Algunos filmes para niños son más simples aún. Si comparamos más con la cultura libresca, a lo sumo llegan a ser libritos para colorear, de tal sencillez, pero con mantenida gracia para los más pequeños. No lo decimos, para nada, peyorativamente.
Solo que eso último es lo que nos resulta paradigmático en el caso del filme Alvin y las ardillas (2007, Alvin and the Chipmunks ), dirigido por Tim Hill, película de cruce bien logrado de actores reales con muñecos por computadora.
En eso último, el largometraje ardillesco respira oficio y frescura, talento y laboriosidad. Es lo mejor, es lo que más cautiva, más la gestualidad de las tres ardillas: Alvin, Sinmón y Teodoro, capaces de arrancar sonrisas, risas, exhalaciones y suspiros en espectadores (incluso en jóvenes, ellas sobre todo).
Esto habla bien del buen diseño de personajes con los tres mamíferos roedores, de colas pobladas que, en este caso, sin perder sus costumbres, se han venido de los bosques a la ciudad por culpa de la corta de árboles: deforestación.
El problema de la cinta está con los personajes reales, poco conviventes como tales y muy mal actuados (la dirección de actores es deficitaria), sobre todo cuando las ardillas se revelan como la sensación musical del momento, mientras Dave (Jason Lee) –sin querer queriendo– se convierte en algo más que en su compositor: las ardillas lo tratan como a un padre, o sea, búsqueda de una familia.

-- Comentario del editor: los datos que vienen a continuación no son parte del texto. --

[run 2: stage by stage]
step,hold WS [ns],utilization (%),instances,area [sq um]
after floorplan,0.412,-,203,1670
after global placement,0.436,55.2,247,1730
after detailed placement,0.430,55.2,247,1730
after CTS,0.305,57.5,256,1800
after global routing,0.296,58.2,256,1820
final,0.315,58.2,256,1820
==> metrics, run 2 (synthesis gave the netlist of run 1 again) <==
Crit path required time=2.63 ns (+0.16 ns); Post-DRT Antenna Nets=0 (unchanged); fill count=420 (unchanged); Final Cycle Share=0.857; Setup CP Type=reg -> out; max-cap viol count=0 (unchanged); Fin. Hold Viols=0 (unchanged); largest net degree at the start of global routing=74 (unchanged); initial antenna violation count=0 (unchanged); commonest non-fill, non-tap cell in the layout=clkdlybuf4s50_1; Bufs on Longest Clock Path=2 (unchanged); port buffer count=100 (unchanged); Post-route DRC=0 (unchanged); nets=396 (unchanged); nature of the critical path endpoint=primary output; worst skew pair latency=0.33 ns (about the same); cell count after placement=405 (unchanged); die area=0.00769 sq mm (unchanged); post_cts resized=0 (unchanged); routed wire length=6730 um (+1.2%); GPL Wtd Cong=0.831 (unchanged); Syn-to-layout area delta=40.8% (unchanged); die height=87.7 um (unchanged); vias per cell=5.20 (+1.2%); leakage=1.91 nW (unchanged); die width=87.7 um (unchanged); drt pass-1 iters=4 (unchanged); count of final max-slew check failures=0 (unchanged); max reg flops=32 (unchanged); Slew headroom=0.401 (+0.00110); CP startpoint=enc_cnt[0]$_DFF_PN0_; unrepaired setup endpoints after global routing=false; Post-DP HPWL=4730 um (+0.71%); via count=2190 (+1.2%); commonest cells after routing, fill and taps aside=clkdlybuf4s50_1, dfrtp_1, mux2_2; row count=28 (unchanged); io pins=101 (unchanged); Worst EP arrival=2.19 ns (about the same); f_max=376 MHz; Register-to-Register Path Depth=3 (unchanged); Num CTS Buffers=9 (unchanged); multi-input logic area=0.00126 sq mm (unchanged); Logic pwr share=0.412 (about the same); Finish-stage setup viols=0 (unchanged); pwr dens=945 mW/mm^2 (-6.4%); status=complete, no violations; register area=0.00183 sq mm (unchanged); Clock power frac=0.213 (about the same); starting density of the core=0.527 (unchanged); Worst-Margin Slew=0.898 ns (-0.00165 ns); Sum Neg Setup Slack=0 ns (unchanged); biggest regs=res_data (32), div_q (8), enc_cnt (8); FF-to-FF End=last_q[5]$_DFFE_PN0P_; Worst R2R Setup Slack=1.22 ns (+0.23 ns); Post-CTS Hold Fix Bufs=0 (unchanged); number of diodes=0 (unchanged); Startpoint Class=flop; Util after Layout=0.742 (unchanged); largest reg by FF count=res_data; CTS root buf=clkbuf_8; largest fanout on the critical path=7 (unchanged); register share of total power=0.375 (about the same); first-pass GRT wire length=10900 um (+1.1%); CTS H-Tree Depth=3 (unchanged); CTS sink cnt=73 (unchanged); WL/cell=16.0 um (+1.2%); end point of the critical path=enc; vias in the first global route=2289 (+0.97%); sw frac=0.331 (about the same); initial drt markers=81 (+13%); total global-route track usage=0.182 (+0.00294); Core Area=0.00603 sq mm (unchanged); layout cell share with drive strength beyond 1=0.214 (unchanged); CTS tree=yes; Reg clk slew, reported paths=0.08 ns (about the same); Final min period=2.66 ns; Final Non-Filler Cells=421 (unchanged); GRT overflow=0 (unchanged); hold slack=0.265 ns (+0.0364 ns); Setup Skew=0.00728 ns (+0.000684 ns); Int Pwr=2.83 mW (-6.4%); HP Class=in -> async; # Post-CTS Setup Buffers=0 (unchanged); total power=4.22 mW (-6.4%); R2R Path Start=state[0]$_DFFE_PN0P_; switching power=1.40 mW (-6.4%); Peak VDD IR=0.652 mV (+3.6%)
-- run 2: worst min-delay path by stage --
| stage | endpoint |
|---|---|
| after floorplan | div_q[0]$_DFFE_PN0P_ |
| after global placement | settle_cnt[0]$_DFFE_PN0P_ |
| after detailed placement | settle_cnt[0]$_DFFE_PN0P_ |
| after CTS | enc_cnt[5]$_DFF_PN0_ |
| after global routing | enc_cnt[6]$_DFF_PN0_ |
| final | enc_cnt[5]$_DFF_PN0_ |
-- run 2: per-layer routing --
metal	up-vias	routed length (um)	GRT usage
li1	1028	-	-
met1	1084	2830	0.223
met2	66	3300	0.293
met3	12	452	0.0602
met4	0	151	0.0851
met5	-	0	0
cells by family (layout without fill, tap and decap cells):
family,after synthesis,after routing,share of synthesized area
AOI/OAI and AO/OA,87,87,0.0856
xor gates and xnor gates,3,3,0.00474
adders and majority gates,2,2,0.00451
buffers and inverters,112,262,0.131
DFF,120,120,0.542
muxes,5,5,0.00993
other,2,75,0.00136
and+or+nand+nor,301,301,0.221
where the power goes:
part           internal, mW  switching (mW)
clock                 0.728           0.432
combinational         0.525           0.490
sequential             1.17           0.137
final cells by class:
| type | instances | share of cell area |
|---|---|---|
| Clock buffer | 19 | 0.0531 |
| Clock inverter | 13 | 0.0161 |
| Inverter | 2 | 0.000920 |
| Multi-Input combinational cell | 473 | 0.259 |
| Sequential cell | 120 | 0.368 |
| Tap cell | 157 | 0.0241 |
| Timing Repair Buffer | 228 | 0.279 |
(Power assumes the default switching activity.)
`config.mk`:
```
export PLATFORM = sky130hd
export DESIGN_NAME = uart_rx_param
export DESIGN_NICKNAME = d
export VERILOG_FILES = /design/src/rtl/uart_rx_param.sv
export SDC_FILE = /design/constraint.sdc
export NUM_CORES = 1
export LEC_CHECK = 0
export CAP_MARGIN = 30
export CORE_MARGIN = 1.5
export CORE_UTILIZATION = 40
export DETAILED_ROUTE_END_ITERATION = 16
export MAX_ROUTING_LAYER = met4
export PLACE_DENSITY = 0.65
export SLEW_MARGIN = 20
export SYNTH_ARGS = -nofsm -noshare
export SYNTH_HDL_FRONTEND = slang
export SYNTH_SLANG_ARGS = --single-unit
export TNS_END_PERCENT = 20
```
`constraint.sdc`:
```
create_clock -name clk -period 2.38 [get_ports clk]
set_input_delay 0.238 -clock clk [delete_from_list [all_inputs] [get_ports clk]]
set_output_delay 0.238 -clock clk [all_outputs]
set_load 0.005 [all_outputs]
```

El clímax sucede cuando Alvin, Simón y Teodoro comienzan a darse cuenta de su éxito artístico y entran en conflicto con Dave, quien no quiere que sus “niños” sean explotados por los mercaderes del espectáculo musical.
En todo caso, sí se disfruta de estas ardillas exitosas en animación para la tele, por los años 80. El problema es que el filme parece repetirse constamemente y va perdiendo su encanto inicial venido, ahora, desde la pantalla grande.

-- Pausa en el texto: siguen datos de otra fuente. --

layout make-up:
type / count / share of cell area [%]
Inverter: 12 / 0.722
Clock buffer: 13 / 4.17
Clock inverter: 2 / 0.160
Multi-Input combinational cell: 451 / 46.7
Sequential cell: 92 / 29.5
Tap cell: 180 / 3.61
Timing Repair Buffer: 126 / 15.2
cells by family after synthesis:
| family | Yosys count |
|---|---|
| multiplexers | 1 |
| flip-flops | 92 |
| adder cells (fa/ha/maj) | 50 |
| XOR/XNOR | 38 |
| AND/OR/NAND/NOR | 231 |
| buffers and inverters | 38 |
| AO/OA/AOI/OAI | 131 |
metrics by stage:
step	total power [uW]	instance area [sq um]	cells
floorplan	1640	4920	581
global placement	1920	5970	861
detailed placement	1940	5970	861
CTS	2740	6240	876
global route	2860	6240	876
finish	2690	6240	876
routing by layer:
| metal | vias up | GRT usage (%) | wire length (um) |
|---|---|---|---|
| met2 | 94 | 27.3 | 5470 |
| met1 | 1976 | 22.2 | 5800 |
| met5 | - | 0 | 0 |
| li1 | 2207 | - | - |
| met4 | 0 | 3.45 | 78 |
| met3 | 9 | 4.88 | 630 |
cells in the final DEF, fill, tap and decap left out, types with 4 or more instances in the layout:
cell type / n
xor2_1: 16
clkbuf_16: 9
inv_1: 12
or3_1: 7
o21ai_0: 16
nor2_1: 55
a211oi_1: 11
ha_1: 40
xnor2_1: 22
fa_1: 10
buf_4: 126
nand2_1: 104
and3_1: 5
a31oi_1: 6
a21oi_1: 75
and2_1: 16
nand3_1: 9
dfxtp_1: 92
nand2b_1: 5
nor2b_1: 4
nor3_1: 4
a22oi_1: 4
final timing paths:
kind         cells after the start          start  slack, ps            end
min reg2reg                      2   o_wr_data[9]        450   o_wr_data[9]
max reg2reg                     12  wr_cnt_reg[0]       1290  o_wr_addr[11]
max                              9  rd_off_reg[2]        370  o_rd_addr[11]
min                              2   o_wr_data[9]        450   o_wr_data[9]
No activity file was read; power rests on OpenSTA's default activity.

De alguna manera, la película hace lo de las ardillas: sobresalir la cola poblada por encima de su cabeza, ser vivaracha, para luego roer y roer en lo mismo, a tal punto que pierde mucha de su seducción.
¿Los infantes la disfrutan? ¡Claro!, como cuando colorean los bocetos dibujados en un libro. Niños y niñas, con generosidad, son parte del reino ardillero en la sala de cine.